Affronta il dramma dell’aumento globale della mobilità forzata unito alle chiusure della fortezza Europa la quinta edizione del rapporto “Gli ostacoli verso un noi sempre più grande” che la Fondazione Migrantes dedica in occasione della giornata mondiale del migrante a richiedenti asilo, rifugiati e migrazioni forzate presentato stamattina a Roma.
Siria e Afghanistan, poi Venezuela e Colombia (che hanno sostituito Irak e Pakistan) sono da anni le cittadinanze principali delle persone che chiedono protezione nell’Ue, la quale continua ad alzare muri alle frontiere venendo meno ai propri principi.
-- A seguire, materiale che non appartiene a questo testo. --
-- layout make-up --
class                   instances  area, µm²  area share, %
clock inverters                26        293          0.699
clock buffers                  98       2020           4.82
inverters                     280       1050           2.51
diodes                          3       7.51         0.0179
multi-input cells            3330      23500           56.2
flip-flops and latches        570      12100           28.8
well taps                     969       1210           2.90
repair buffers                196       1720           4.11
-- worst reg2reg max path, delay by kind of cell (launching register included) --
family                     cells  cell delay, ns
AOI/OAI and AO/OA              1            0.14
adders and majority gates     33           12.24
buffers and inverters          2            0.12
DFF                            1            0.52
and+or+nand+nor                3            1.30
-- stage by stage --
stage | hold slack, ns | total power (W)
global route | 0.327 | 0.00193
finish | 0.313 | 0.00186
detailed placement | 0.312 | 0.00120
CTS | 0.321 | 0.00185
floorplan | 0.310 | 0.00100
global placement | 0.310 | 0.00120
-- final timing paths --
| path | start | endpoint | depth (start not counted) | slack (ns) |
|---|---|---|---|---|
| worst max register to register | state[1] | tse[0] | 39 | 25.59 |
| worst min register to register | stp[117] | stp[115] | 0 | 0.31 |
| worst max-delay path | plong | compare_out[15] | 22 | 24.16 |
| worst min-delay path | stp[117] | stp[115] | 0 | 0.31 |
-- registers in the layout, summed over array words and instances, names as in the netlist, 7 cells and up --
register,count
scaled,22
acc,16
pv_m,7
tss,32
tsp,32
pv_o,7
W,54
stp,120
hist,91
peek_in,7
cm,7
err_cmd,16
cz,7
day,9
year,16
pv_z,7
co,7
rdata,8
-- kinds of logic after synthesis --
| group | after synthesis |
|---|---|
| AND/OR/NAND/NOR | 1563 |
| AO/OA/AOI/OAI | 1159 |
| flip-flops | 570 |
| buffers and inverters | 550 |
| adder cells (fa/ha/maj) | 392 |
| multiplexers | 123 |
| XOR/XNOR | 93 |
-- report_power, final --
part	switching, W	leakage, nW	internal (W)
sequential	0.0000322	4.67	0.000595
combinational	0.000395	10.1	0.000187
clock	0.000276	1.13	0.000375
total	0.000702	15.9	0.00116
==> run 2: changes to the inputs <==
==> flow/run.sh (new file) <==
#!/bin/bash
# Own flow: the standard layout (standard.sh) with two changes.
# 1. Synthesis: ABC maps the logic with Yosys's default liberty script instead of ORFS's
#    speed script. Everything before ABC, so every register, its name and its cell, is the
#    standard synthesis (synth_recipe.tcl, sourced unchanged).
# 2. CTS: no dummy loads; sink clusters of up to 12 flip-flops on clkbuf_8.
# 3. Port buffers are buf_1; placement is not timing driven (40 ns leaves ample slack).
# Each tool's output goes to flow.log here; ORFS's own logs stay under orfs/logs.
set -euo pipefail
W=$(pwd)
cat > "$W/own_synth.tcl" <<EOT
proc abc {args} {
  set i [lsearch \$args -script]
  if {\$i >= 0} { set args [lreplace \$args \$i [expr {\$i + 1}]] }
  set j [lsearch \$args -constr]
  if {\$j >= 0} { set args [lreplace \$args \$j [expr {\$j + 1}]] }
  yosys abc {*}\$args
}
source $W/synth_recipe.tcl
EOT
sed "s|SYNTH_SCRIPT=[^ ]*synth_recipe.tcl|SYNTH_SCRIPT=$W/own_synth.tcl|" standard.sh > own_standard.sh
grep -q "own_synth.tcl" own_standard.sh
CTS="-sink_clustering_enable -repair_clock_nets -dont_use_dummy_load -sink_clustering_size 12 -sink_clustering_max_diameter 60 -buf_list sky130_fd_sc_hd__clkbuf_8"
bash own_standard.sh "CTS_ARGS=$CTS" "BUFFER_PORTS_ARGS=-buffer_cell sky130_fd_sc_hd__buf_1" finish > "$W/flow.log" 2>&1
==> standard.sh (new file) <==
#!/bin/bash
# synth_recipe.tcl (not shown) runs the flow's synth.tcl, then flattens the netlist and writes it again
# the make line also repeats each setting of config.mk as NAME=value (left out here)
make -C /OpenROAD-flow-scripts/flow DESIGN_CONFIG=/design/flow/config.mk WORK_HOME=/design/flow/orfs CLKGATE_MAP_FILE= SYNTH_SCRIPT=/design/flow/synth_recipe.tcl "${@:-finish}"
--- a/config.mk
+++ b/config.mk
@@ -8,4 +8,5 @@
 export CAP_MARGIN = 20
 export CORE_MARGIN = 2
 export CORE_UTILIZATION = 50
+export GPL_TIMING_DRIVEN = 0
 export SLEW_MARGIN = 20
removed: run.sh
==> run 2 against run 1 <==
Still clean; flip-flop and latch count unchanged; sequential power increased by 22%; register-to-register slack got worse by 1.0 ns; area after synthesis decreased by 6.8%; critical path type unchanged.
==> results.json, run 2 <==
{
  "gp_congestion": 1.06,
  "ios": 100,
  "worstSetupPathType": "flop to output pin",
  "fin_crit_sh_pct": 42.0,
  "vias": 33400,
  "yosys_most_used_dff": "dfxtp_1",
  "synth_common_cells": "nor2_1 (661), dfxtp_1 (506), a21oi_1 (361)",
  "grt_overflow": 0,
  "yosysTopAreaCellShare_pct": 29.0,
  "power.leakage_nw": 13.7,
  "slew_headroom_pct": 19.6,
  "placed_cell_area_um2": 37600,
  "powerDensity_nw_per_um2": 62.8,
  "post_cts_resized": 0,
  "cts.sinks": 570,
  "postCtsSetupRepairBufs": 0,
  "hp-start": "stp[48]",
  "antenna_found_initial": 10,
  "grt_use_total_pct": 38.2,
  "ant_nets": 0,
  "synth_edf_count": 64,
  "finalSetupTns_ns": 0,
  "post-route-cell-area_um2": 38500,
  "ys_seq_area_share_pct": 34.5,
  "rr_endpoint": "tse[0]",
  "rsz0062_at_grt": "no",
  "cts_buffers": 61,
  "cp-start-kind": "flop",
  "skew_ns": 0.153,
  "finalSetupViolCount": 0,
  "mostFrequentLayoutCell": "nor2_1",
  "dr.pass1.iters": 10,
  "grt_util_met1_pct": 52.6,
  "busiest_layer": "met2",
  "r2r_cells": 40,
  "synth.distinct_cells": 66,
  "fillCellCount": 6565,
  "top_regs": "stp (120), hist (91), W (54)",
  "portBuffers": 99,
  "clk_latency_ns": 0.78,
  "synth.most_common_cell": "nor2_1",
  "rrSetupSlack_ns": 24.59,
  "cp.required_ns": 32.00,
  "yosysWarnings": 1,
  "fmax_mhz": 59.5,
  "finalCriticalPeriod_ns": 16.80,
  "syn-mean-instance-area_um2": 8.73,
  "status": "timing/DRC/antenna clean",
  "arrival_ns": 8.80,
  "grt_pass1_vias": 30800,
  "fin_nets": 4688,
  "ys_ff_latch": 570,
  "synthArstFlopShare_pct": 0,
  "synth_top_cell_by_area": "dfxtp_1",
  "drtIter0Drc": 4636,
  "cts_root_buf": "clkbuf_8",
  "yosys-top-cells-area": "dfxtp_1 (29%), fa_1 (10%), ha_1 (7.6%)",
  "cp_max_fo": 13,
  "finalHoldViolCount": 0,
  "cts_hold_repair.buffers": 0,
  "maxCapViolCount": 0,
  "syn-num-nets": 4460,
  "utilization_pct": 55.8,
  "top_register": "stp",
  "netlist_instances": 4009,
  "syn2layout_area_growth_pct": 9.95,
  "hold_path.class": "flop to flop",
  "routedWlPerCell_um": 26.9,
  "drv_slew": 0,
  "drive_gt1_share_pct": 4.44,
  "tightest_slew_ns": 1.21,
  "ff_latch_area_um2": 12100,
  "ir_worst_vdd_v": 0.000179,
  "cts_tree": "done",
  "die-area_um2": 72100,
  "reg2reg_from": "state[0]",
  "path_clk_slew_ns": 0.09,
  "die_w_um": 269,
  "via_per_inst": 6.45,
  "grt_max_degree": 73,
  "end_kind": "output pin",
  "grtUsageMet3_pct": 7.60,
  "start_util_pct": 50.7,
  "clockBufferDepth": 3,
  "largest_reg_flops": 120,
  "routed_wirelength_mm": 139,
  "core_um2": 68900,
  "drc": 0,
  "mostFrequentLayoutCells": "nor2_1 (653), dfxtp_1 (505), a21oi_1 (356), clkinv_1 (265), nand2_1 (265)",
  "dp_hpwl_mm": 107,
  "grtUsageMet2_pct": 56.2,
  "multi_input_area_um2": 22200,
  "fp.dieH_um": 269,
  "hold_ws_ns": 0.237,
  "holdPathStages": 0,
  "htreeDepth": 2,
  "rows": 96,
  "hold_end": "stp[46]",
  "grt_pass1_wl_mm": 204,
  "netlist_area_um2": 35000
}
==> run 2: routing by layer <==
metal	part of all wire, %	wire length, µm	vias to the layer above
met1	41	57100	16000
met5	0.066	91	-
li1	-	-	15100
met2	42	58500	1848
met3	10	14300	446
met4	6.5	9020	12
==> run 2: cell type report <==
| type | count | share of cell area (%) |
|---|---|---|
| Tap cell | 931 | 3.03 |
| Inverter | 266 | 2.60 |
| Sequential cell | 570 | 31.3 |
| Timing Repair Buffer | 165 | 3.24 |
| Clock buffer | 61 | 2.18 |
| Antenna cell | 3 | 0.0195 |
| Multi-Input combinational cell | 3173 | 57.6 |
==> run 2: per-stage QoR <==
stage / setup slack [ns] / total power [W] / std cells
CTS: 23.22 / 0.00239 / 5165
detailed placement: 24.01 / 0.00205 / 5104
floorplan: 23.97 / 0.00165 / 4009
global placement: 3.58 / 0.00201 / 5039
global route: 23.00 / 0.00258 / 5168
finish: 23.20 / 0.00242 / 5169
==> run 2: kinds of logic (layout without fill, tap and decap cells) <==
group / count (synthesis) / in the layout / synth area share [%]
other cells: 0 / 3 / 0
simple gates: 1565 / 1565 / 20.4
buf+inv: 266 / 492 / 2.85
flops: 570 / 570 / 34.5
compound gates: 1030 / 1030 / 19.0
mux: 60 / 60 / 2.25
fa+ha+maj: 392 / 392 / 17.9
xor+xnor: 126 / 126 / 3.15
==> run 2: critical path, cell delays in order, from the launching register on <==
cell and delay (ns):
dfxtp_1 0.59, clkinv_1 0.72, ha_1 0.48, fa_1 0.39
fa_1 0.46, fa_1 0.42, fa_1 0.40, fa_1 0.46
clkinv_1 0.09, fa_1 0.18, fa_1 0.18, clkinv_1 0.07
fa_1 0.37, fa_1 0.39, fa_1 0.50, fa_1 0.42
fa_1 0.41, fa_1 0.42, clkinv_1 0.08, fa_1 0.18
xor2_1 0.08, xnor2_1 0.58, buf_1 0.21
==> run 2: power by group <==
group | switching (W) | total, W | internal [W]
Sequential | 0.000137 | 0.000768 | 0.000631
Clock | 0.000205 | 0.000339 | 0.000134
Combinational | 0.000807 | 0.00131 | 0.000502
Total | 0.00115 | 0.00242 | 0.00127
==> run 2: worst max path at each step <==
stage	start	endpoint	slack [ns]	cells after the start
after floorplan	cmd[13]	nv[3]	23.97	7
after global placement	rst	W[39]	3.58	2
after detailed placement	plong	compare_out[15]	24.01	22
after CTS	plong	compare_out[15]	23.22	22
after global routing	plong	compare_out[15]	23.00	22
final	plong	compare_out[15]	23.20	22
Nel primo semestre di quest’anno hanno chiesto asilo nell’Ue circa 200 mila persone, in pratica quante nel primo semestre 2020. Secondo le cifre Eurostat, nell’ultimo anno la percentuale di riconoscimento di protezione in prima istanza in Italia (28%) risulta nettamente inferiore a quella media dell’Ue. È invece superiore (41%) se si considerano gli esiti in istanza finale su ricorso
Quanto alla cittadinanza dei richiedenti asilo, nell’ultimo anno hanno ottenuto protezione in Europa quasi tutti i richiedenti in prima istanza venezuelani (95%), quattro eritrei e siriani su cinque, ma solo sei somali e afghani su 10, quattro irakeni su 10, tre iraniani su 10, due salvadoregni e ivoriani su 10 e 17 nigeriani su 100.
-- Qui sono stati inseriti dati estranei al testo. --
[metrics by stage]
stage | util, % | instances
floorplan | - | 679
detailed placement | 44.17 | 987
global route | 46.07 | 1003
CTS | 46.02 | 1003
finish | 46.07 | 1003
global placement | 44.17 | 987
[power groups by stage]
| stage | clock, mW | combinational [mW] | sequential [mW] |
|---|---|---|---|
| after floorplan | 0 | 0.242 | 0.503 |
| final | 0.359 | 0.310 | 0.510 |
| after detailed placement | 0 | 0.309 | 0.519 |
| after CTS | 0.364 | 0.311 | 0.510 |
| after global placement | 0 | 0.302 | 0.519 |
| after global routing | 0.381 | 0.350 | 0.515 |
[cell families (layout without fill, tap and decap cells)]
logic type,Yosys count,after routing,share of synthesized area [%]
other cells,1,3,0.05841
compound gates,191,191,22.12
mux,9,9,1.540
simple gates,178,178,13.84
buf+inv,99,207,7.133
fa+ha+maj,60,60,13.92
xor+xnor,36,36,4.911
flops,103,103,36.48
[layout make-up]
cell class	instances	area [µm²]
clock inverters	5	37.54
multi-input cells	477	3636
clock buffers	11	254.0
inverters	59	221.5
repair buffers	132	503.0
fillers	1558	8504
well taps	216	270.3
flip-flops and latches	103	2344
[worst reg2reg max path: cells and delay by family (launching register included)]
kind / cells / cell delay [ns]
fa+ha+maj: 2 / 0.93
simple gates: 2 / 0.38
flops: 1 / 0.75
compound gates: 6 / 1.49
Ai primi di novembre 2021 la stima (minima) dei migranti morti e dispersi nel Mediterraneo ha già superato il totale del 2020, 1.559 contro 1.448. Lo scenario di questo “nuovo” disastro umanitario, circondato dalla sostanziale indifferenza degli Stati europei e dell’UE, è soprattutto il Mediterraneo centrale, sulla rotta che conduce verso l’Italia e Malta, dove sempre ai primi di novembre 2021 si contano già più di 1.200 morti e dispersi, contro i 999 di tutto il ’20.
La vecchia Europa sembra sempre più chiusa in se stessa, conclude il report, e pochi sono gli spiragli di speranza. Entrare nell'Ue sarà sempre più difficile e costoso e la solidarietà tra Paesi di primo sbarco e quelli di seconda destinazione, "solo formale". Per la Migrantes occorre reagire a partire dal livello “locale” italiano, guardando ai pochi ma significativi aspetti positivi: “l’introduzione della nuova protezione speciale, le vie sperimentali per l’accesso legale e sicuro nel nostro Paese di minori attraverso i visti per studio e i corridoi umanitari, e il protagonismo dei rifugiati che iniziano a prendere pubblicamente parola nel dibattito pubblico e scientifico”.
Durante la presentazione del rapporto, monsignor Stefano Russo, segretario generale della Cei, ha dichiarato: «Finisca il continuo rimbalzo di responsabilità, non si deleghi sempre ad altri la questione migratoria, i vescovi italiani hanno più volte denunciato l'inaccettabile dramma dei migranti chiedendo una risposta ispirata ai quattro verbi: accogliere, proteggere, promuovere, integrare [...]. Per la Chiesa che è in Italia stare accanto ai più deboli è una scelta che si rinnova ogni giorno. A questo proposito, ricordo l'impegno degli ultimi anni con cui si sono garantiti oltre 700 posti ai profughi provenienti da Kabul con i ponti aerei mentre recentemente la Cei ha firmato un nuovo protocollo con il governo italiano per l'apertura di un corridoio umanitario da Iran e Pakistan per trasferire in Italia in modo sicuro e legale rifugiati afghani con un progetto di integrazione collegato».